Your job is to return every line of the listing holding the string "bdoe".

* * * * * * * * *

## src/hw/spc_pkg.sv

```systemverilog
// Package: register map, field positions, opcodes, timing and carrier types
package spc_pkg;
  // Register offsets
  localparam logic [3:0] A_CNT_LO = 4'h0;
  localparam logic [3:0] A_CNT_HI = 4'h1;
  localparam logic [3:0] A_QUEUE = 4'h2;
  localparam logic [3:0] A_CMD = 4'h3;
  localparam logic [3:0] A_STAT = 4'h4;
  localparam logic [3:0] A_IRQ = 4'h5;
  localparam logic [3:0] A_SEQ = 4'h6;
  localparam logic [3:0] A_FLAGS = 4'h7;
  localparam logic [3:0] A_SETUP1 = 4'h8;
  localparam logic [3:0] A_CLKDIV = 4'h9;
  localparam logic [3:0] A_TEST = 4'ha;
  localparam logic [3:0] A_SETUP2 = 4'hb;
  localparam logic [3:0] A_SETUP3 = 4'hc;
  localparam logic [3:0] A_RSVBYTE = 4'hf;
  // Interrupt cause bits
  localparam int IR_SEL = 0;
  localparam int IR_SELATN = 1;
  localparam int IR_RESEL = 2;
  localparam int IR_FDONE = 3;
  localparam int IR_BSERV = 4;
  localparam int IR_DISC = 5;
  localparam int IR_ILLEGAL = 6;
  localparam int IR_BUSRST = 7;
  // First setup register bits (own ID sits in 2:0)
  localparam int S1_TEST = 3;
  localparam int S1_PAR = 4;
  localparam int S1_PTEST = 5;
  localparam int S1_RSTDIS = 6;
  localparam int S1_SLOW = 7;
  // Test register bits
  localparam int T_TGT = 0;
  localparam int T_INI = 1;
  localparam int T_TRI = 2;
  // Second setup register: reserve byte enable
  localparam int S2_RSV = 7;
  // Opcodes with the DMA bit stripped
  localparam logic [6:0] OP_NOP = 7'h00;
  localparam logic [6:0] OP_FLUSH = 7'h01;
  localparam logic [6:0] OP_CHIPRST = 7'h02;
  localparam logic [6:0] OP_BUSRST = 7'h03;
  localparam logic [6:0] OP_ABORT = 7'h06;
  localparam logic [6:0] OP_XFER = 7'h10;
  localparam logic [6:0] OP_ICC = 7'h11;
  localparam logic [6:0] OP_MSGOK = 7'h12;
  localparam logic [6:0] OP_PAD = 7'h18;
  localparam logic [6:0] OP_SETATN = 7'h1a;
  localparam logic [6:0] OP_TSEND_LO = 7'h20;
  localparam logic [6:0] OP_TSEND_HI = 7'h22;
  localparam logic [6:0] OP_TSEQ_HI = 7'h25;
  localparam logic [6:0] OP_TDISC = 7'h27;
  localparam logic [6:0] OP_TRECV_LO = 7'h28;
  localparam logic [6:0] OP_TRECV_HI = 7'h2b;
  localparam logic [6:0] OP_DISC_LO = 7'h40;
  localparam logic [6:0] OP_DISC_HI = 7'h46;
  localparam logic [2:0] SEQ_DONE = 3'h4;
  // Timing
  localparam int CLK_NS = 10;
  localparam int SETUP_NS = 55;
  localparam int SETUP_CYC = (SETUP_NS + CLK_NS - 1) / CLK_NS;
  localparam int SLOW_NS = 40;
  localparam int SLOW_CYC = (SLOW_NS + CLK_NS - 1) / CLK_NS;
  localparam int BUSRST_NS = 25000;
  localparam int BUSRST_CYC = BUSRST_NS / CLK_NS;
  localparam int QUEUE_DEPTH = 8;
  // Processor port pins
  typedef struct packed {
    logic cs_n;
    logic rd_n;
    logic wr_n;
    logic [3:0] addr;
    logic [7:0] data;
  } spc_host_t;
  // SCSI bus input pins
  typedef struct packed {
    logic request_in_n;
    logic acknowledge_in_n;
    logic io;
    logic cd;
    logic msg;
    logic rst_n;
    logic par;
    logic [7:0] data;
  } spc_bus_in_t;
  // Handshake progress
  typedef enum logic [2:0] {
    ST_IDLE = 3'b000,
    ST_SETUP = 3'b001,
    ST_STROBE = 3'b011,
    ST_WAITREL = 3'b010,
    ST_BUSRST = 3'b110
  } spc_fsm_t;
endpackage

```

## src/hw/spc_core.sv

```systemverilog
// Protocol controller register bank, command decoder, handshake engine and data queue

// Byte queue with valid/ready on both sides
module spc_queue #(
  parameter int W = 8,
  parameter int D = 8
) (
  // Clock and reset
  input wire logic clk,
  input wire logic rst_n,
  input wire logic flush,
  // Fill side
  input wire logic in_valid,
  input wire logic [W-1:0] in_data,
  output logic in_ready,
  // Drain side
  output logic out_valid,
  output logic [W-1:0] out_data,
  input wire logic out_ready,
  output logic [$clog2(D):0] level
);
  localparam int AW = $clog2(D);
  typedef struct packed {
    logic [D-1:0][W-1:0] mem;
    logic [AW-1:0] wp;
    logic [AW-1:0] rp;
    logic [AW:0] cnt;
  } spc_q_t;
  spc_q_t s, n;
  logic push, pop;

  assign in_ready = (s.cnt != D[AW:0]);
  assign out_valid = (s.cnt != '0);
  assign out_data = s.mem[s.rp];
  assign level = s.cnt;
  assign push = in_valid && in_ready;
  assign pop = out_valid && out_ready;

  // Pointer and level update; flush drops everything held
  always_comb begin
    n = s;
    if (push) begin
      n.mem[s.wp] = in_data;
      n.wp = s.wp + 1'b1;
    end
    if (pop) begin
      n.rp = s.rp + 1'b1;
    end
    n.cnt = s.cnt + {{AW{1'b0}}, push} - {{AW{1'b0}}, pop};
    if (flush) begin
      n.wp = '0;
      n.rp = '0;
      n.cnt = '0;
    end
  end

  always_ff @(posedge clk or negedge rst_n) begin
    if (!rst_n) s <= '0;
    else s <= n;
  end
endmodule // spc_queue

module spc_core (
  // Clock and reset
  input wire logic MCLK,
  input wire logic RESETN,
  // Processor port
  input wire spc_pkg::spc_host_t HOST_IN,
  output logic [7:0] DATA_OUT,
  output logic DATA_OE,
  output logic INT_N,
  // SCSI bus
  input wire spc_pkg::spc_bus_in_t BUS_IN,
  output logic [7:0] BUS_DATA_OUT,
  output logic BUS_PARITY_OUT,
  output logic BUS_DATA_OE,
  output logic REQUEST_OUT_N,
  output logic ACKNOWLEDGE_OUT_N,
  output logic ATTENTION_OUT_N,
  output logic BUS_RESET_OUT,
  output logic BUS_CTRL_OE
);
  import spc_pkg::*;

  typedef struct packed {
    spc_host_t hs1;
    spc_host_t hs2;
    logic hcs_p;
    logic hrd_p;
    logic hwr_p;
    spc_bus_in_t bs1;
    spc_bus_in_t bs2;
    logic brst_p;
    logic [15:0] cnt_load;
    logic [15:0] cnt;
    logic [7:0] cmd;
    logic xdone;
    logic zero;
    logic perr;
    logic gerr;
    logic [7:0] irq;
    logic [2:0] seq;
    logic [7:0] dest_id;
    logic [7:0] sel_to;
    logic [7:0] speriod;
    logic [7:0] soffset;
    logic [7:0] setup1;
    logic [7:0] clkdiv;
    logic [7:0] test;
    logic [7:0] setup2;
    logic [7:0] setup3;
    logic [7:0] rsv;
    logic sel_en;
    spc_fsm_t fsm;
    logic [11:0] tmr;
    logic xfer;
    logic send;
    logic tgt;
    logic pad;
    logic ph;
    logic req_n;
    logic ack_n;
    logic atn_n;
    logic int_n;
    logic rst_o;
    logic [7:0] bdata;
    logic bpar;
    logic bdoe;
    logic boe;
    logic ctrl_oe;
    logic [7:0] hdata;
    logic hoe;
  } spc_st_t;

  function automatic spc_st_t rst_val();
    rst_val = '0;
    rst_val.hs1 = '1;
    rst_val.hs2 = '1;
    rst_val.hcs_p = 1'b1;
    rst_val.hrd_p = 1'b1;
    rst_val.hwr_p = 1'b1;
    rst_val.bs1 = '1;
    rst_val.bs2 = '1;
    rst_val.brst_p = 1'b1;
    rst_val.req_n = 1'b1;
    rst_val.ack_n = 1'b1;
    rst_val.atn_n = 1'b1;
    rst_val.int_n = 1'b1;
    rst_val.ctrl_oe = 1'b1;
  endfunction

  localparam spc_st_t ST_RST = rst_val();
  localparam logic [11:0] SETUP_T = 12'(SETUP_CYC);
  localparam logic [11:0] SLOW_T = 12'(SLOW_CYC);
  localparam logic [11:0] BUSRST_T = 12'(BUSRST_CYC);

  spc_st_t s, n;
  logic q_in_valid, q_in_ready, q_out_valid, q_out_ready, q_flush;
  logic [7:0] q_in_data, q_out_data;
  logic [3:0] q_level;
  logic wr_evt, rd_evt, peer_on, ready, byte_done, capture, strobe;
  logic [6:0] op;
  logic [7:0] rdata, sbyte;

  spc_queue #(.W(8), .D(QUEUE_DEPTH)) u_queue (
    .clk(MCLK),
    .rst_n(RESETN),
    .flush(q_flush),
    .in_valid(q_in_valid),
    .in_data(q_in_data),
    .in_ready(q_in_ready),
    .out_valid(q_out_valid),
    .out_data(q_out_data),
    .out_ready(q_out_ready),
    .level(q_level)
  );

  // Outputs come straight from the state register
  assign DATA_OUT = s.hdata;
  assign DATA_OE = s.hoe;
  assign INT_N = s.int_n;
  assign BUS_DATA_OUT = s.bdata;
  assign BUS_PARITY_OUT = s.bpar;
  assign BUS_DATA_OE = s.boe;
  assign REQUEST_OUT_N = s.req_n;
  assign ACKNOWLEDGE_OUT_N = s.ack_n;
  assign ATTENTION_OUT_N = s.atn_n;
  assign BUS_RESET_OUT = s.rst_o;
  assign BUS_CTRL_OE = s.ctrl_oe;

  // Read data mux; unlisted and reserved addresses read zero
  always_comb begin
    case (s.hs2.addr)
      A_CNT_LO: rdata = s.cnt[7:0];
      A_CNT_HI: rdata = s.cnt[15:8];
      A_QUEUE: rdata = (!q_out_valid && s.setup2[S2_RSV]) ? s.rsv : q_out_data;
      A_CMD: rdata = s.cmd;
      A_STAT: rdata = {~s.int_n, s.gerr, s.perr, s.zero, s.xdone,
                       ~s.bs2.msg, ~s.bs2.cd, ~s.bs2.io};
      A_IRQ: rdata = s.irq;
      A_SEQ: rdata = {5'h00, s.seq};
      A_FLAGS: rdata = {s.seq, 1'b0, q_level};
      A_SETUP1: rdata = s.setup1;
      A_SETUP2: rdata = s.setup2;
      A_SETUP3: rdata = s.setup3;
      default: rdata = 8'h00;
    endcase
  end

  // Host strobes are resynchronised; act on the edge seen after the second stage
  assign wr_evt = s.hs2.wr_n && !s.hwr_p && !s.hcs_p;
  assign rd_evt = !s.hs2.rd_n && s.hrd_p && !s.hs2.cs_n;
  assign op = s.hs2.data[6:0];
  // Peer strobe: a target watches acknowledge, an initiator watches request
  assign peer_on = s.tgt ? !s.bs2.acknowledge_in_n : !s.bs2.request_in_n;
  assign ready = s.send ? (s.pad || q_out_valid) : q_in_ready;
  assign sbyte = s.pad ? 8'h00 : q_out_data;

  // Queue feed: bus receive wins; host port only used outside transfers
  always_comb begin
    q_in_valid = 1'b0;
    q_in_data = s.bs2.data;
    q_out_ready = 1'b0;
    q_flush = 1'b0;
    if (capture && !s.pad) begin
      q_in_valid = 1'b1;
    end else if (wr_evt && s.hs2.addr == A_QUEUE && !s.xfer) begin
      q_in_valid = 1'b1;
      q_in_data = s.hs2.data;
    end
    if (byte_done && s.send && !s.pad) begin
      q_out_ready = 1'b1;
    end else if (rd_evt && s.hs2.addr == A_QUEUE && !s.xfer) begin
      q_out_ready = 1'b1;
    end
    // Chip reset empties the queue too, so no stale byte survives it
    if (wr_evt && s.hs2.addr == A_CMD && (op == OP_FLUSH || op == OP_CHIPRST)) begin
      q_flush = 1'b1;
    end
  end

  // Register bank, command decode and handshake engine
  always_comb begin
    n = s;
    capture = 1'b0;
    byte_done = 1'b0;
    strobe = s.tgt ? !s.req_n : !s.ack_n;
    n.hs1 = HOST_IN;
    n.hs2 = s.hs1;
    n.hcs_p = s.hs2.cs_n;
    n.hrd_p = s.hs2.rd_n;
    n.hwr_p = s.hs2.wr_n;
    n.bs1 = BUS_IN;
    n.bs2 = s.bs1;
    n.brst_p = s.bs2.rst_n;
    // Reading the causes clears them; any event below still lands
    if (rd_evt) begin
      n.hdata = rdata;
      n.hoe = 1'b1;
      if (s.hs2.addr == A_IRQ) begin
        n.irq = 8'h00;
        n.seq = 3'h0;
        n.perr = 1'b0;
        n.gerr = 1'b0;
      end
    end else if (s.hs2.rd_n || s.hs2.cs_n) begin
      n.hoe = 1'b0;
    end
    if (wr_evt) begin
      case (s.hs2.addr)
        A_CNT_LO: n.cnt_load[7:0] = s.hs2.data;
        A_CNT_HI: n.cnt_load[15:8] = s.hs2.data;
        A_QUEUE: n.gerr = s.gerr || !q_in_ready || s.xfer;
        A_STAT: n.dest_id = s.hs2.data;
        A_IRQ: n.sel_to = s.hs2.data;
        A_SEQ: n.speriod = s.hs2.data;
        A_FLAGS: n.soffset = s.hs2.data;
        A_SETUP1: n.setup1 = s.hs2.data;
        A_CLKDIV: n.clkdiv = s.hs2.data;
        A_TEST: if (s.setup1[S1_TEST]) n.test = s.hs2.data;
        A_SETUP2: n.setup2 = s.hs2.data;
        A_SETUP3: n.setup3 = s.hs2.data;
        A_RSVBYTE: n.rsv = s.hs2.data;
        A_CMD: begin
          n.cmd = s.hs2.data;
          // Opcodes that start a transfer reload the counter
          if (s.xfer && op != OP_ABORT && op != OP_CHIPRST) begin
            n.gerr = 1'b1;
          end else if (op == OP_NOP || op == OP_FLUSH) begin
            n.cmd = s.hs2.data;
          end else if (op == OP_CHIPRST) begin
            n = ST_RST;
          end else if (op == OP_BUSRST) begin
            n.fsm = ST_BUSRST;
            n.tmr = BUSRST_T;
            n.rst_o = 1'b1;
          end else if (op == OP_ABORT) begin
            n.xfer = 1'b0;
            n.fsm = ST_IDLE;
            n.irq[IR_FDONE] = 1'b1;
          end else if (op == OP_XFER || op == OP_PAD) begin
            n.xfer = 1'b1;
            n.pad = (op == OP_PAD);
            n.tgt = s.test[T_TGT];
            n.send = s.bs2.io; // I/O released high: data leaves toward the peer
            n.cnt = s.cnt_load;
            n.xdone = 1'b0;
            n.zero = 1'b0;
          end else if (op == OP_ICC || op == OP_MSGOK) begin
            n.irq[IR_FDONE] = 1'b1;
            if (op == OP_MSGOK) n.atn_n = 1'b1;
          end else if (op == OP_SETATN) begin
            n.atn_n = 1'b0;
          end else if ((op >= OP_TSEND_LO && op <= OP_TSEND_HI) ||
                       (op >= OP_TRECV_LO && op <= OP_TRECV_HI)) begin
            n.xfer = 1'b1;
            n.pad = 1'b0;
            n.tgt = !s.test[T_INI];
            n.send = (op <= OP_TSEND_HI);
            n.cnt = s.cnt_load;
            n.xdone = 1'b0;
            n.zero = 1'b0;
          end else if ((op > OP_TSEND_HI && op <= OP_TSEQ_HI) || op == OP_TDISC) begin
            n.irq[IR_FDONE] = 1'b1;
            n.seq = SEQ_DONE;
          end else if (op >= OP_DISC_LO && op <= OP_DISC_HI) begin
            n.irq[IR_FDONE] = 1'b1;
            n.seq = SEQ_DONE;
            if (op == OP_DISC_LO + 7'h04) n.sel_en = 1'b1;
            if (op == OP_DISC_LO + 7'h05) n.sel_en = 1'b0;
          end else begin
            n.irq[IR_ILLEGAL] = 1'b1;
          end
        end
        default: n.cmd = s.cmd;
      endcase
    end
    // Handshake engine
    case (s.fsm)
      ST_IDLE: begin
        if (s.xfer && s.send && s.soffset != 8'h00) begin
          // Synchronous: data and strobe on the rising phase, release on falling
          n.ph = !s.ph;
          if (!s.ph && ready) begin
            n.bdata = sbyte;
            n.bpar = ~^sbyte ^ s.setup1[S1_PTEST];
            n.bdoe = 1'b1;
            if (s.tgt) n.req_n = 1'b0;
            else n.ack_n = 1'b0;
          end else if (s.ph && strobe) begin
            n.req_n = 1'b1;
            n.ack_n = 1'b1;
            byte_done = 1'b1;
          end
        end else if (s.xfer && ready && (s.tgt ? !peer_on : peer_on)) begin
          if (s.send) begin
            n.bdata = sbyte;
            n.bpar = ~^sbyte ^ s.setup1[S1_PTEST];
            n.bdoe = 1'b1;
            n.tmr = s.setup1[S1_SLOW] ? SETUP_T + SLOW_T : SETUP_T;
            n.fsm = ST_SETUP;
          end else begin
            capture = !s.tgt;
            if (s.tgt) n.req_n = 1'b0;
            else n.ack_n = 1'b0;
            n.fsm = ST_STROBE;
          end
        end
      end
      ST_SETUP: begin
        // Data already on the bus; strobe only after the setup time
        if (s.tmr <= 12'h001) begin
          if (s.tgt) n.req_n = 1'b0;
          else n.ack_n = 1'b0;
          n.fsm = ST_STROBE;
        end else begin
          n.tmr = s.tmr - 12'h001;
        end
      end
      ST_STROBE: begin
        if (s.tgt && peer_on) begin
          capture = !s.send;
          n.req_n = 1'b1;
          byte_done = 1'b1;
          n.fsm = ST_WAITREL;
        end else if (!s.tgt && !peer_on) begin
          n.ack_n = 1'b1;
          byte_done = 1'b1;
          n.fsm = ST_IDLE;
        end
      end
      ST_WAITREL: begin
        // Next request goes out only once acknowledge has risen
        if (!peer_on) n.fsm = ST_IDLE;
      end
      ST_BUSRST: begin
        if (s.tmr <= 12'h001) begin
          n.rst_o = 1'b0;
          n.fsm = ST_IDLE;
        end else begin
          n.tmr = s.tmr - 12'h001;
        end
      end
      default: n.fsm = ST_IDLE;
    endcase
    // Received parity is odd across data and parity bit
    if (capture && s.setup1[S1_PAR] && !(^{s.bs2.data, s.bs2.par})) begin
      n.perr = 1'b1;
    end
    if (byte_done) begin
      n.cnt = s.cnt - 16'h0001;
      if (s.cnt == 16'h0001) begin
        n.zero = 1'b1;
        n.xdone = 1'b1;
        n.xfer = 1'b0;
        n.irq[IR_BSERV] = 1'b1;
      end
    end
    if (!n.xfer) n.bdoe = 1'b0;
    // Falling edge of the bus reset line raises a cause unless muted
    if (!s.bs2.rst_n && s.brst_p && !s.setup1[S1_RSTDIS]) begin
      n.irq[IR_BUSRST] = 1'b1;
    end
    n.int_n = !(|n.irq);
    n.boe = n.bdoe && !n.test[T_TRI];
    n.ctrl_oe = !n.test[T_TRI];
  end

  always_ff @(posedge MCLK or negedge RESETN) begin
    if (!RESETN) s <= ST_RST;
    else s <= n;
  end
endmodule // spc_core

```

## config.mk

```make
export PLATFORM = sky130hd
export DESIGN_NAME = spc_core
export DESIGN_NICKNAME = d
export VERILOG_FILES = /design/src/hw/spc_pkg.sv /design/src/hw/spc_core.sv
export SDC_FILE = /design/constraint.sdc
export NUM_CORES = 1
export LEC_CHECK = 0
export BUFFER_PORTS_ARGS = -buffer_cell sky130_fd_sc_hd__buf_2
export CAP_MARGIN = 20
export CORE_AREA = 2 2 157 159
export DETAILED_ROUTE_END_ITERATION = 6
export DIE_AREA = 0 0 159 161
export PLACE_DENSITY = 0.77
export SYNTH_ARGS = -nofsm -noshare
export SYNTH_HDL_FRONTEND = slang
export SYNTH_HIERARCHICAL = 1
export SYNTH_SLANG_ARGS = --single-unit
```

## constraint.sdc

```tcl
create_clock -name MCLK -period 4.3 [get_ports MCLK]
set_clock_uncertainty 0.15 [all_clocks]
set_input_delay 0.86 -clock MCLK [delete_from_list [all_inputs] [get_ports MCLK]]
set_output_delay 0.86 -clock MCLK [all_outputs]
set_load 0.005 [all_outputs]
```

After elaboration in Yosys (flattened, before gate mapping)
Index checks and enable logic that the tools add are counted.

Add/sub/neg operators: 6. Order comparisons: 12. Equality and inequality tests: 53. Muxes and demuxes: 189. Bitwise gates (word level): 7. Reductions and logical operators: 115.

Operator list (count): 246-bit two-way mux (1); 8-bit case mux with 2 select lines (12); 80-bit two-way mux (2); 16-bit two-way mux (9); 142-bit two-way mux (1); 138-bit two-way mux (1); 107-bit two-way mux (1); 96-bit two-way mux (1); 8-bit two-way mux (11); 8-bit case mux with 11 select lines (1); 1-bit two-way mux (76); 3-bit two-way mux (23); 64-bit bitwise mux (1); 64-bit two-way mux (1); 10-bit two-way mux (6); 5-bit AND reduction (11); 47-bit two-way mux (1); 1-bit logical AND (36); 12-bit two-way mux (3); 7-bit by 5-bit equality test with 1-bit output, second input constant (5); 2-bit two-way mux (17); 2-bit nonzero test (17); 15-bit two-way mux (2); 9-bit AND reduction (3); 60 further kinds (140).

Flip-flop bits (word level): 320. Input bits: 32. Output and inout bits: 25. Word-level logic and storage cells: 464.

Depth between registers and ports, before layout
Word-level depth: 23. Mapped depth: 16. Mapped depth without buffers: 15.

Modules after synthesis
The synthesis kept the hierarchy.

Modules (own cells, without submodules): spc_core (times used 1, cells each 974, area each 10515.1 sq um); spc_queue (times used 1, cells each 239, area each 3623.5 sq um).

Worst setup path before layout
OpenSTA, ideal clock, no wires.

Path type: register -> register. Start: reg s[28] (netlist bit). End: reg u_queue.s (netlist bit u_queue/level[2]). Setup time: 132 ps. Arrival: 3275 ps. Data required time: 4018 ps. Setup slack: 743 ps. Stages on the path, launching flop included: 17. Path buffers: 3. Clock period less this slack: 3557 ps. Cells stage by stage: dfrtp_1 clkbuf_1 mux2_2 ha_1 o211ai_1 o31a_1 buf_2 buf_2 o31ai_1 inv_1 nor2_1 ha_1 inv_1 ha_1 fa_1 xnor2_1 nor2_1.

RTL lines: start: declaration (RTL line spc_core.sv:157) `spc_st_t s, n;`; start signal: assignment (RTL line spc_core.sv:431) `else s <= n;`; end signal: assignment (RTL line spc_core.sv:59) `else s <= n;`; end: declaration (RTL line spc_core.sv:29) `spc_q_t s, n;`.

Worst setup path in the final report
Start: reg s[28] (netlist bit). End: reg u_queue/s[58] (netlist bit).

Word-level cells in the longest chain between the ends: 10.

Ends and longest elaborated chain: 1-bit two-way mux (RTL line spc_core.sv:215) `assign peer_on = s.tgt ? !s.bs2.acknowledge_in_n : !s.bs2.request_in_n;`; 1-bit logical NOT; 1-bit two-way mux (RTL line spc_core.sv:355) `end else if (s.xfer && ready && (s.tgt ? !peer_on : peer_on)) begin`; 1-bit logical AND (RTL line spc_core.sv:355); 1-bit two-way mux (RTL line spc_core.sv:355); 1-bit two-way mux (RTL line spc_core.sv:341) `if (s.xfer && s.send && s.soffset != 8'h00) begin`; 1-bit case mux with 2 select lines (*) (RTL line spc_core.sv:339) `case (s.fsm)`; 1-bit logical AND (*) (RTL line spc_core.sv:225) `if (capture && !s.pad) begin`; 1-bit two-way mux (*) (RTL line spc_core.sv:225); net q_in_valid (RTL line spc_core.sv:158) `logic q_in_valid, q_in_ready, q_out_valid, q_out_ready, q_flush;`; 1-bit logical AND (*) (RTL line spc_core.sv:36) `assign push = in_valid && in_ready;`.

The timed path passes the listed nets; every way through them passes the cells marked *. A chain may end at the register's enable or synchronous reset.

* * * * * * * * *

> _OUTPUT_
    logic bdoe;
            n.bdoe = 1'b1;
            n.bdoe = 1'b1;
    if (!n.xfer) n.bdoe = 1'b0;
    n.boe = n.bdoe && !n.test[T_TRI];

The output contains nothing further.